Admit it ester,  you glued their feet to the pouffe, didn't you ? 🤣


----------



## ester (27 July 2020)

double sided sticky tape blue peter style


----------



## FinnishLapphund (27 July 2020)

They're both absolutely adorable, but I have ro admit that Tiffin looks as if she's really Up with the chin, in with the belly, forward stretch posing, whereas Millie seems to be a bit more Okay, I'll stand here then, are we done yet?


----------



## ester (28 July 2020)

Millie- can I take a flying leap off the side of the pouffe as this is a bit too handleing heavy for me. This was the best not hunching up ready for leap I could manage (I didn't want to torment her for longer than necessary!) 
They got beans and peppers and broccoli for after though


----------



## Shady (28 July 2020)

I just want to give them lots and lots of 'likes' . They are so gorgeous. I love Piggies


----------



## Tiddlypom (28 July 2020)

When will the results be announced? I’m getting all excited about this foray into piggie showing .


----------



## Chinchilla (28 July 2020)

They are adorable. Is it a proper show to breed standards or just on cuteness?


----------



## ester (28 July 2020)

pet piggies only so I guess cuteness. 
Judging 8th August lol


----------



## Tiddlypom (5 August 2020)

I may be getting over invested in this . Courtesy of Facebook I am admiring the rosettes that are to be awarded (they are lush), and wondering what a Baldwin is. There are no entries in the Best Baldwin class.
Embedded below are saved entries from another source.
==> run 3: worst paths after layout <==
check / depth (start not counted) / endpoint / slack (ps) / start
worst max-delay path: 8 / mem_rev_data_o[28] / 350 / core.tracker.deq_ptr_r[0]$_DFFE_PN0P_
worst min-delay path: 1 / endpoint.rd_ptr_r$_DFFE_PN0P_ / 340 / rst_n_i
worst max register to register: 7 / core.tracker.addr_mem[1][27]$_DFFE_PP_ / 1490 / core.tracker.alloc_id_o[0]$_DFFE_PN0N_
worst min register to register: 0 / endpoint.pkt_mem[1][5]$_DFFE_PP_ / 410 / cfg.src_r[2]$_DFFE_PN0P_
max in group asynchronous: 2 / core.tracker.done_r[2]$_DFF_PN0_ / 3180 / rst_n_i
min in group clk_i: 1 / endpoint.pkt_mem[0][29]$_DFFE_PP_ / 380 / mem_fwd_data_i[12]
Anyone got a Baldwin? Get it entered ASAP!


----------



## ester (5 August 2020)

that's a different show but yes, baldwins are naked, I don't get having naked guinea pigs


----------



## Tiddlypom (5 August 2020)

I’m following a different show?! Haha.

Ah, naked piggies, didn’t know there were such things .


----------



## ester (5 August 2020)

same people running it so you're pretty close!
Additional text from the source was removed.